La reprise majeure des hostilités a commencé avec l’offensive du M23 RDF, qui a pris le contrôle de villes stratégiques telles que Goma et Bukavu au cours de l’année écoulée. Les violences ont provoqué des déplacements massifs de populations, des violations graves des droits humains et une crise humanitaire qui frappe des centaines de milliers de civils.
Derrière cette offensive, un élément clé demeure : le rôle attribué au Rwanda. Des rapports d’experts des Nations unies et diverses organisations internationales indiquent que Kigali a fourni un appui militaire, l’entraînement et les équipements au M23, permettant à cette milice rebelle de poursuivre son avancée et de consolider ses positions.
Sur le plan diplomatique, l’Union européenne a condamné à plusieurs reprises l’escalade de la violence en RDC, appelant au retrait des soutiens étrangers et à la cessation du soutien rwandais au M23. Dans sa communication officielle, l’UE a souligné la nécessité pour toutes les parties de respecter la souveraineté congolaise et les résolutions internationales.
Cependant, selon des observateurs, cette condamnation reste souvent rhétorique et insuffisante face à la gravité des faits sur le terrain. Certains critiques internationaux affirment que l’UE a tardé à utiliser des outils puissants, tels que des sanctions ciblées ou une pression politique déterminée, qui pourraient contraindre Kigali à modifier ses choix stratégiques.
Pire encore, l’UE s’est retrouvée au cœur d’un paradoxe politique. En février 2024, Bruxelles a signé avec Kigali un Mémorandum d’entente sur l’accès aux matières premières, visant à sécuriser des minerais critiques (comme le coltan et le cobalt) pour l’industrie européenne.
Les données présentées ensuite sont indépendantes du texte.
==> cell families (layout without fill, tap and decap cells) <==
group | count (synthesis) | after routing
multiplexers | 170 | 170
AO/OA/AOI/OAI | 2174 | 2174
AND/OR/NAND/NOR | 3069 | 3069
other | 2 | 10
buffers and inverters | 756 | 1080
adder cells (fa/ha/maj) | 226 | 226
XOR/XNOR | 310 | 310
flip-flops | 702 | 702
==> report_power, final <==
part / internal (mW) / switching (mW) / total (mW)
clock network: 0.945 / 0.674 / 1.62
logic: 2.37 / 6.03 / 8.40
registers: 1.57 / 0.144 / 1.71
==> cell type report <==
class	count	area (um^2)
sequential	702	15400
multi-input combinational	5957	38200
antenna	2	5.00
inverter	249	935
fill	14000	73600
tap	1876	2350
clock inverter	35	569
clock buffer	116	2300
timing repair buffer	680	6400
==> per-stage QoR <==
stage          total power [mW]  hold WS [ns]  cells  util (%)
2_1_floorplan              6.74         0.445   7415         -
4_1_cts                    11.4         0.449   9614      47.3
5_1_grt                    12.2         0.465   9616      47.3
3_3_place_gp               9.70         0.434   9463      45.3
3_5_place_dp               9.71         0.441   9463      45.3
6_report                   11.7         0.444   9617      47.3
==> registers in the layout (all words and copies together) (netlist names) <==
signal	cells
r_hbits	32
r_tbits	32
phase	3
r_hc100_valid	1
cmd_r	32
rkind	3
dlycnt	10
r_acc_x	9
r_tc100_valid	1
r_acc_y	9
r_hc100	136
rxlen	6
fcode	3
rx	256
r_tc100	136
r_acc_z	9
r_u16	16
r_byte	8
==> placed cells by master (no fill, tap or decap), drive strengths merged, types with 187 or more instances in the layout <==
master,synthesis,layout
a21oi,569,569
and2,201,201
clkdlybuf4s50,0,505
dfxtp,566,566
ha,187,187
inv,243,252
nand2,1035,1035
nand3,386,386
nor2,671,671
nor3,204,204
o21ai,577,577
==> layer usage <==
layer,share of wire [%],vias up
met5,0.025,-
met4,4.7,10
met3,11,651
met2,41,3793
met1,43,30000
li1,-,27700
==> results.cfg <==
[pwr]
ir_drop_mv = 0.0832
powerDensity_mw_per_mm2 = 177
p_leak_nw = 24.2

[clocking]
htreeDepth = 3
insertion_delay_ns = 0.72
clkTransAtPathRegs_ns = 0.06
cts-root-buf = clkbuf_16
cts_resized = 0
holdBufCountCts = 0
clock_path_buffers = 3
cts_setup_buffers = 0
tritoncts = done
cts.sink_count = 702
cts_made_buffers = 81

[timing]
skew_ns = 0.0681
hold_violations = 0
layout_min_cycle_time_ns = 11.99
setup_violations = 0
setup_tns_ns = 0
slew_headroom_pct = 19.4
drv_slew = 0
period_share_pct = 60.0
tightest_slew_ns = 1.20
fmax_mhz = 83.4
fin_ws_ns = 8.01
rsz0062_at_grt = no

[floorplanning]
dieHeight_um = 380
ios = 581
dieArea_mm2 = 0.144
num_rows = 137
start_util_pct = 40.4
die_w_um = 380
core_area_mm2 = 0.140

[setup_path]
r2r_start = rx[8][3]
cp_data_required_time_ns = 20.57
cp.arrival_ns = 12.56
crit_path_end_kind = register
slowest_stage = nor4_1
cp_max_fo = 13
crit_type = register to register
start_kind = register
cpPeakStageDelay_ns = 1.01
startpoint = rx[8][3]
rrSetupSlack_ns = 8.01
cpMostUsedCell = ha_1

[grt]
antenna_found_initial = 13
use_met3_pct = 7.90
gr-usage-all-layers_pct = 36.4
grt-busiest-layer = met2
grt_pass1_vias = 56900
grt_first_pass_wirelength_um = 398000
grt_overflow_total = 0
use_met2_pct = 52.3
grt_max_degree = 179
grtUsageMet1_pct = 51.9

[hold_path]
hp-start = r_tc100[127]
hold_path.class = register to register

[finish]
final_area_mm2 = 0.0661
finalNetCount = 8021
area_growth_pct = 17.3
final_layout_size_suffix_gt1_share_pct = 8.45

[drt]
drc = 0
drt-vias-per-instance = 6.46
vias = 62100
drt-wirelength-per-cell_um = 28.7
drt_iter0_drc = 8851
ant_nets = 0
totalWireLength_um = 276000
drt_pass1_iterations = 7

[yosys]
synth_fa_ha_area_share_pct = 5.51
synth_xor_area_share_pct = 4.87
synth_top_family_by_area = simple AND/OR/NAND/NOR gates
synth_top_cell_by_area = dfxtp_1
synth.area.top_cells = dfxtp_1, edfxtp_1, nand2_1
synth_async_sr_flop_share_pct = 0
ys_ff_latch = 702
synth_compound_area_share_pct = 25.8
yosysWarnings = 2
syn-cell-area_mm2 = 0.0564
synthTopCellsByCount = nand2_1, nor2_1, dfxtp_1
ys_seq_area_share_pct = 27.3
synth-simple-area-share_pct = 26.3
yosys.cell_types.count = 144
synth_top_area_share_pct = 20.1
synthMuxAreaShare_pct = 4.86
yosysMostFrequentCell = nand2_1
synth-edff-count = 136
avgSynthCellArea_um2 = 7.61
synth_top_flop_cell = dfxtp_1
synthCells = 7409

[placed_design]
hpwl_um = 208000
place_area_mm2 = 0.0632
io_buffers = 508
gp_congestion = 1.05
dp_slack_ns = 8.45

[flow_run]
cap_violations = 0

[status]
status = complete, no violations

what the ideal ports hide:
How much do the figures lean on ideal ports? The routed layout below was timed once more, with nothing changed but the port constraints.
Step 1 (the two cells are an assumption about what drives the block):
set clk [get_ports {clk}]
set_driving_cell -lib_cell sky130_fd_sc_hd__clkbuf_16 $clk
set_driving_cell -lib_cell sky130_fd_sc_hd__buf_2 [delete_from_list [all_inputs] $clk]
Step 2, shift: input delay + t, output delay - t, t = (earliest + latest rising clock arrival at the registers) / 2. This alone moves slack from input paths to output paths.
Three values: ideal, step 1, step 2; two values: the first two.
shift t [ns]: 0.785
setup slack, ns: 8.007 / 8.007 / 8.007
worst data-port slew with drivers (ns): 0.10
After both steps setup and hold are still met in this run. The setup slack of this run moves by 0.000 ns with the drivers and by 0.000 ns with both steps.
Ce partenariat, bien que présenté comme une coopération économique, a été critiqué car il peut créer certes des incitations économiques pour Kigali, mais amplifiera davantage des conflits armés dans la partie Est de la RDC. Cette contrée regorge l’essentiel des carrés miniers des Coltan et autres minerais 3T que Kigali subtilise pour constituer des volumes ou des tonnes qu’il exporte vers l’Union Européenne.
Selon plusieurs rapports et enquêtes d’experts de l’ONU, Kigali n’a pas seulement permis le soutien logistique au M23 mais a fourni des moyens militaires sophistiqués allant des systèmes de communication au soutien aérien et aurait facilité le flux de minerais conflictuel depuis l’est congolais vers le Rwanda, où ils sont ensuite exportés.